» What you have to do
The first line of the entries through the line bearing "finished clean |": copy these lines exactly and return nothing else.

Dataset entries
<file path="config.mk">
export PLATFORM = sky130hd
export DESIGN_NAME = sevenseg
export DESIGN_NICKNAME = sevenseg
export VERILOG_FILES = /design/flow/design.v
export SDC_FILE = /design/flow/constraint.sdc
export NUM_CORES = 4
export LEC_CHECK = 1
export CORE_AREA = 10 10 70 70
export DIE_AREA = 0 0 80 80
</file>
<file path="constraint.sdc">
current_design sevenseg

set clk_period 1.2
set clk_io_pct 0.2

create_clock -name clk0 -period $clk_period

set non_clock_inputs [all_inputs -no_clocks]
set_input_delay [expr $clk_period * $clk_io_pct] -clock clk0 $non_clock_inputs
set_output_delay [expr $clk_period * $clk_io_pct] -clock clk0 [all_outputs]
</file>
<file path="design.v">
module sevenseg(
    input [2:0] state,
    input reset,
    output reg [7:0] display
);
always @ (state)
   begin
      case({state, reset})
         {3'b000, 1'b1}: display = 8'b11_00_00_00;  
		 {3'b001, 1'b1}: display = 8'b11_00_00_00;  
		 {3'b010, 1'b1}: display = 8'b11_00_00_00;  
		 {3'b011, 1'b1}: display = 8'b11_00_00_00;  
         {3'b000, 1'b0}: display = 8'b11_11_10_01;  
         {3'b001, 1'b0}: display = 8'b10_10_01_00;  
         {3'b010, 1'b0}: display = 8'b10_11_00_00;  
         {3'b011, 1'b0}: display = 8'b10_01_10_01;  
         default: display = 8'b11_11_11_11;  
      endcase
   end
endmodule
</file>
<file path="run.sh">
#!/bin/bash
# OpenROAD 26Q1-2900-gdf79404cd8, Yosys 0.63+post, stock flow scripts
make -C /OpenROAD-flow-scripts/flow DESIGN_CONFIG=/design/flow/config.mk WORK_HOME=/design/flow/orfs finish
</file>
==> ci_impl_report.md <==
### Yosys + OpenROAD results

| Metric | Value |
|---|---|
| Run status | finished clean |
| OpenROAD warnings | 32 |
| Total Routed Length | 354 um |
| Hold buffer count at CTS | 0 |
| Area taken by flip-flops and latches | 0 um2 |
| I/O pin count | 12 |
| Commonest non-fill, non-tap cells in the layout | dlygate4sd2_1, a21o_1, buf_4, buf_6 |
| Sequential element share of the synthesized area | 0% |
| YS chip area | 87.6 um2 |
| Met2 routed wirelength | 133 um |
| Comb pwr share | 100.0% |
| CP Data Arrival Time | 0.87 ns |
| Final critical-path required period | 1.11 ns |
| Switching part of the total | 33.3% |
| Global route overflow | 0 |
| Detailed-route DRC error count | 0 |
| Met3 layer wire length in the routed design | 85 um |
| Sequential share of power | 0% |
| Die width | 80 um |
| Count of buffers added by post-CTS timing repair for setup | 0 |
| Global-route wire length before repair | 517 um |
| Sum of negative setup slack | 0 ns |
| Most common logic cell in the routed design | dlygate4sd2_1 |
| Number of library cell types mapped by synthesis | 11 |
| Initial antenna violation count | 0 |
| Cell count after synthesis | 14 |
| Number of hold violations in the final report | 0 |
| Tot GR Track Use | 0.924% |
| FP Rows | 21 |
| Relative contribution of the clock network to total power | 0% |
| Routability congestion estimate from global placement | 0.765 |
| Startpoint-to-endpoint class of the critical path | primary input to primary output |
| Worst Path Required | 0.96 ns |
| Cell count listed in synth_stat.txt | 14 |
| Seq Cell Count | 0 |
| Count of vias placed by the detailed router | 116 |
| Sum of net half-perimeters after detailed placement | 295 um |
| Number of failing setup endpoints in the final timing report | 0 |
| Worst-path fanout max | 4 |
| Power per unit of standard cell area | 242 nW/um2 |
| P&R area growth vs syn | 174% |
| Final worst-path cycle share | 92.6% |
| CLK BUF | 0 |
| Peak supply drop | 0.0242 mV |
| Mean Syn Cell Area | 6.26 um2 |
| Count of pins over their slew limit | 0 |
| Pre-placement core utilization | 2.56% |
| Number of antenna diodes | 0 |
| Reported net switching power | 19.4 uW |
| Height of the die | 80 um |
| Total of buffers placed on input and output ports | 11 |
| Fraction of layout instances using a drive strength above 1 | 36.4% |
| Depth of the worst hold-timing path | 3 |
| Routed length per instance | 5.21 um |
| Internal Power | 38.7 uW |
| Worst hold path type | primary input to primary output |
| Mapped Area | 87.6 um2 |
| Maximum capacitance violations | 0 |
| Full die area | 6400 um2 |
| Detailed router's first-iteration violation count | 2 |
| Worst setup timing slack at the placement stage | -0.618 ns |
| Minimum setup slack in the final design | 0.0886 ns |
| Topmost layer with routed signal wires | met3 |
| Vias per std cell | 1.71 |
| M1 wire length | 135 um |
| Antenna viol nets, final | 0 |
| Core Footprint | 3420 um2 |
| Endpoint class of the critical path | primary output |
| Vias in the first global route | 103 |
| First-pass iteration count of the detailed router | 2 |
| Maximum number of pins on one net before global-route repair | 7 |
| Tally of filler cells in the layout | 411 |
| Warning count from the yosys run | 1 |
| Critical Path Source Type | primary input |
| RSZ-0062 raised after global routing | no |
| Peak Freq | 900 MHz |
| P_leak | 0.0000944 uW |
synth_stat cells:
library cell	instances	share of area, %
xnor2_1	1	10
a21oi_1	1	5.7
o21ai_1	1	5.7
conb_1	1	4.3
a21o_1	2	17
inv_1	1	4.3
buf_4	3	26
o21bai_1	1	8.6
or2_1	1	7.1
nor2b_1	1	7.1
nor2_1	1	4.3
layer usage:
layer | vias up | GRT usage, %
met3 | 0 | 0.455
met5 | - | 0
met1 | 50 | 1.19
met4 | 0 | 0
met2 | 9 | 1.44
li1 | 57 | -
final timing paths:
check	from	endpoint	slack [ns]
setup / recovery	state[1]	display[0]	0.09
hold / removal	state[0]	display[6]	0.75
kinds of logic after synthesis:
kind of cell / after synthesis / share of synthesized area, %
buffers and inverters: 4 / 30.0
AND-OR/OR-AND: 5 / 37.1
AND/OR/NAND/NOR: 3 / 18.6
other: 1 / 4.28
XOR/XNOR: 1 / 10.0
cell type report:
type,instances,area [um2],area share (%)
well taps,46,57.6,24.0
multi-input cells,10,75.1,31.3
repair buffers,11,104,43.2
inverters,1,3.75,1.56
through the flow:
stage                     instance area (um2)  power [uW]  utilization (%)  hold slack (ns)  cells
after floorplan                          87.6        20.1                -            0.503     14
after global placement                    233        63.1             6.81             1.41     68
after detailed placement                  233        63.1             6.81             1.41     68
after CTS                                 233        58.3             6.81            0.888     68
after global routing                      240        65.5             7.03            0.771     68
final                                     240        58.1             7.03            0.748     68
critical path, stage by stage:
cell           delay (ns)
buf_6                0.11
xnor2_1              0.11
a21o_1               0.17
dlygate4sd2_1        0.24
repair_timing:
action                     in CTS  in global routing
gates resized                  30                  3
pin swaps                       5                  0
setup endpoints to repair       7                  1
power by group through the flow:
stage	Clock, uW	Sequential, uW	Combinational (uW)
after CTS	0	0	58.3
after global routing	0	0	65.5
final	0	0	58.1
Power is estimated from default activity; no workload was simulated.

» Result for this exercise
<file path="config.mk">
export PLATFORM = sky130hd
export DESIGN_NAME = sevenseg
export DESIGN_NICKNAME = sevenseg
export VERILOG_FILES = /design/flow/design.v
export SDC_FILE = /design/flow/constraint.sdc
export NUM_CORES = 4
export LEC_CHECK = 1
export CORE_AREA = 10 10 70 70
export DIE_AREA = 0 0 80 80
</file>
<file path="constraint.sdc">
current_design sevenseg

set clk_period 1.2
set clk_io_pct 0.2

create_clock -name clk0 -period $clk_period

set non_clock_inputs [all_inputs -no_clocks]
set_input_delay [expr $clk_period * $clk_io_pct] -clock clk0 $non_clock_inputs
set_output_delay [expr $clk_period * $clk_io_pct] -clock clk0 [all_outputs]
</file>
<file path="design.v">
module sevenseg(
    input [2:0] state,
    input reset,
    output reg [7:0] display
);
always @ (state)
   begin
      case({state, reset})
         {3'b000, 1'b1}: display = 8'b11_00_00_00;  
		 {3'b001, 1'b1}: display = 8'b11_00_00_00;  
		 {3'b010, 1'b1}: display = 8'b11_00_00_00;  
		 {3'b011, 1'b1}: display = 8'b11_00_00_00;  
         {3'b000, 1'b0}: display = 8'b11_11_10_01;  
         {3'b001, 1'b0}: display = 8'b10_10_01_00;  
         {3'b010, 1'b0}: display = 8'b10_11_00_00;  
         {3'b011, 1'b0}: display = 8'b10_01_10_01;  
         default: display = 8'b11_11_11_11;  
      endcase
   end
endmodule
</file>
<file path="run.sh">
#!/bin/bash
# OpenROAD 26Q1-2900-gdf79404cd8, Yosys 0.63+post, stock flow scripts
make -C /OpenROAD-flow-scripts/flow DESIGN_CONFIG=/design/flow/config.mk WORK_HOME=/design/flow/orfs finish
</file>
==> ci_impl_report.md <==
### Yosys + OpenROAD results

| Metric | Value |
|---|---|
| Run status | finished clean |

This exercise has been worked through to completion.